───── Data to use

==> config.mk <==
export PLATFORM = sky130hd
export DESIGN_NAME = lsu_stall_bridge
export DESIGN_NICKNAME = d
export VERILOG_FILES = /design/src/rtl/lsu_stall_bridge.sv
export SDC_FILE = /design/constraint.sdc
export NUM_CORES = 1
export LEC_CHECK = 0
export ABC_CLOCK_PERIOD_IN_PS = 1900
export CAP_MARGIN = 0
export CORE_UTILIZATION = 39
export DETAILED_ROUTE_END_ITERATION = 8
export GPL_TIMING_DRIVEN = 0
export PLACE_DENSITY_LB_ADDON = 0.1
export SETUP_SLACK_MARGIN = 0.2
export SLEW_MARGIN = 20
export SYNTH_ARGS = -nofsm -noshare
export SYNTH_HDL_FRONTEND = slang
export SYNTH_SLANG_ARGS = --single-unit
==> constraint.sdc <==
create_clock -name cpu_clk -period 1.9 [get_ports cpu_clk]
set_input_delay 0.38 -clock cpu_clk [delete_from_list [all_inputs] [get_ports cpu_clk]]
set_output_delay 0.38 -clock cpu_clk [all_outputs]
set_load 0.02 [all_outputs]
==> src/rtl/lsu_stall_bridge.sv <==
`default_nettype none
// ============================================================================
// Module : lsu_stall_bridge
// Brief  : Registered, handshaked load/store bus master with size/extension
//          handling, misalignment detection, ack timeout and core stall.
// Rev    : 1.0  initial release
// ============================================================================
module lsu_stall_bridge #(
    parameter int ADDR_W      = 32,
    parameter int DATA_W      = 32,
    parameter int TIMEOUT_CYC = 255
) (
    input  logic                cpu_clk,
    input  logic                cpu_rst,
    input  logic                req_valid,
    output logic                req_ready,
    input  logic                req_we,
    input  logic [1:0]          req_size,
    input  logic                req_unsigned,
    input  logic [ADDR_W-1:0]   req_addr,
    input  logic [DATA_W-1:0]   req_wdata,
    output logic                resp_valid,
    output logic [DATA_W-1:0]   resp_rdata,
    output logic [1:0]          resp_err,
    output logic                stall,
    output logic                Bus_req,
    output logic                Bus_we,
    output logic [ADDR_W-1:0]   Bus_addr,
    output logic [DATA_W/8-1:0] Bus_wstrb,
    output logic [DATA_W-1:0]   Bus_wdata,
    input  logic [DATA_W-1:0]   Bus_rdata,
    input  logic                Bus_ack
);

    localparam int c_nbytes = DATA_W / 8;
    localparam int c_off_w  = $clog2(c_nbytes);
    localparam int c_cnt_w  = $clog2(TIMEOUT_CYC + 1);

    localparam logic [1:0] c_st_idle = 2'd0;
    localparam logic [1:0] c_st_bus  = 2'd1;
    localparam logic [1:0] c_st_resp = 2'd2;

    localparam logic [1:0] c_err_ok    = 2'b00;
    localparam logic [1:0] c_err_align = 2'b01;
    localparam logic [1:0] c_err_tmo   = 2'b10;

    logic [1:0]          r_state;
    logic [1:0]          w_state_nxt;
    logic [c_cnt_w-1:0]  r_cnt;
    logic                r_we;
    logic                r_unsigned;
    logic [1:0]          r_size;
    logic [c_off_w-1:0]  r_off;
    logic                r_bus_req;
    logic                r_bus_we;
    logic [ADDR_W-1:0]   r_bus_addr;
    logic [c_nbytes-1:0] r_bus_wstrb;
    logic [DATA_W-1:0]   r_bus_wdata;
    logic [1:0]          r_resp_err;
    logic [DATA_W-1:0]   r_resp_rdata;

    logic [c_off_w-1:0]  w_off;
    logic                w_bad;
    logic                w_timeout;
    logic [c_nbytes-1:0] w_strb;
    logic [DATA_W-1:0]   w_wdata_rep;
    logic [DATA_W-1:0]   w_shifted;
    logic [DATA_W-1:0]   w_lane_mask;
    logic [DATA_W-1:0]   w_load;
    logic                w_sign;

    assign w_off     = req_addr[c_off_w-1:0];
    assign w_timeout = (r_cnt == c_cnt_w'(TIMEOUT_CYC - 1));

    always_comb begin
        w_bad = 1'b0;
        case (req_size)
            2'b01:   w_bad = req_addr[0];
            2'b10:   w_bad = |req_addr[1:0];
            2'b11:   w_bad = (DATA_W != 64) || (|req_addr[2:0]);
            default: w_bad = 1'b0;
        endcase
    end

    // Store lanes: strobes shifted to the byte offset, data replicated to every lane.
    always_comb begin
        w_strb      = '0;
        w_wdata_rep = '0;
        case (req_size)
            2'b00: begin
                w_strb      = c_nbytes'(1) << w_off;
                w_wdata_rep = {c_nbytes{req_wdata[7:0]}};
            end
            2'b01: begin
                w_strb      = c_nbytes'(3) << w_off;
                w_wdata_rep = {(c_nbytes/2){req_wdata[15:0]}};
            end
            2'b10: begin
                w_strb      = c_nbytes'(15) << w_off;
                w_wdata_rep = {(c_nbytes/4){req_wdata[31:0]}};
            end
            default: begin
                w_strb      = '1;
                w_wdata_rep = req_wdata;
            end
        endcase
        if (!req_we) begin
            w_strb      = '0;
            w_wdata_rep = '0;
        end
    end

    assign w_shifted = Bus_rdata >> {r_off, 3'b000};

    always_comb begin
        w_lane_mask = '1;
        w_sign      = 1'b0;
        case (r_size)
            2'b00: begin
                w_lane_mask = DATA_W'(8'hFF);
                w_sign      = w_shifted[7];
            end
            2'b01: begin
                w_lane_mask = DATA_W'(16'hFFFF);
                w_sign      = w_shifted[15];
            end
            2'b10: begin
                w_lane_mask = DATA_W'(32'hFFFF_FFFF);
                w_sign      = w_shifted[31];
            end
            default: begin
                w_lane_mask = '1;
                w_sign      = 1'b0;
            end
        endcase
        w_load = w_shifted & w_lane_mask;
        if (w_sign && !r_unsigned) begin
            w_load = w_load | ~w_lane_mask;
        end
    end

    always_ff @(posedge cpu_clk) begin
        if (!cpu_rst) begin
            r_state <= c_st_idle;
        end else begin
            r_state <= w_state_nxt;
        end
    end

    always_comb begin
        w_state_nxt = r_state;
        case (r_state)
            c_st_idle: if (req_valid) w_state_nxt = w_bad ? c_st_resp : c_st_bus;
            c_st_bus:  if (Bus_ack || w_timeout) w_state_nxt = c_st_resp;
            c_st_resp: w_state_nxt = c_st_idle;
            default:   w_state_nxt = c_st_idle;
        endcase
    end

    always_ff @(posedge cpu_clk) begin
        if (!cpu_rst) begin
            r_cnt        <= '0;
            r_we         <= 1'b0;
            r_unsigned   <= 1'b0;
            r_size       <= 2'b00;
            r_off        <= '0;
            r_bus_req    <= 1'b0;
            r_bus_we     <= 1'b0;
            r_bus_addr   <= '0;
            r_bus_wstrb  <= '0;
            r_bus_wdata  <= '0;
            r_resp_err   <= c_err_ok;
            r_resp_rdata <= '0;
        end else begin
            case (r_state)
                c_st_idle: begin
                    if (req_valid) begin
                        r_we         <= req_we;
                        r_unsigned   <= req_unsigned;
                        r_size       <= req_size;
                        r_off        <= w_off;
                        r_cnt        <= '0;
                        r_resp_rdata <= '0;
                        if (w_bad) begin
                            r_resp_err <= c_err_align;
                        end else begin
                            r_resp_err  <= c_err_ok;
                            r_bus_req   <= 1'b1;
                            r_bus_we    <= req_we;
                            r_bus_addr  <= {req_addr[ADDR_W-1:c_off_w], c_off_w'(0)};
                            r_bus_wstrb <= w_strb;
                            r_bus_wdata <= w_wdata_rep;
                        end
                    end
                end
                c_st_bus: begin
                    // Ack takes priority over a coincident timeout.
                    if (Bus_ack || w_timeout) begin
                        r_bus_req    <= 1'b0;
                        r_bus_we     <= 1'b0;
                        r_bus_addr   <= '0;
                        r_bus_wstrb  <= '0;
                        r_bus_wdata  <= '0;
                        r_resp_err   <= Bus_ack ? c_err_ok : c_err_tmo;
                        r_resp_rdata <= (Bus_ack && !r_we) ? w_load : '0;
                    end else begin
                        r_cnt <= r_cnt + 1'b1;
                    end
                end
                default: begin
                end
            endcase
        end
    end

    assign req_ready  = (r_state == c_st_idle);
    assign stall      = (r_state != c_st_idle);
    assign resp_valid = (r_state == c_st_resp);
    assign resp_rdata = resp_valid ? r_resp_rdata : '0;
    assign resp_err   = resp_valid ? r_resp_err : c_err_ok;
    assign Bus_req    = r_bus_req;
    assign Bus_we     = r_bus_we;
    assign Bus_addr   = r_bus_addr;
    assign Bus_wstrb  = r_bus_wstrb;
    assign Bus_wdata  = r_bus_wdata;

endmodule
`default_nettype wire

──────────

Only this range is to be output: the line that contains "(r_state != c_st_idle);" through the last line of the records above, both inclusive.

    assign stall      = (r_state != c_st_idle);
    assign resp_valid = (r_state == c_st_resp);
    assign resp_rdata = resp_valid ? r_resp_rdata : '0;
    assign resp_err   = resp_valid ? r_resp_err : c_err_ok;
    assign Bus_req    = r_bus_req;
    assign Bus_we     = r_bus_we;
    assign Bus_addr   = r_bus_addr;
    assign Bus_wstrb  = r_bus_wstrb;
    assign Bus_wdata  = r_bus_wdata;

endmodule
`default_nettype wire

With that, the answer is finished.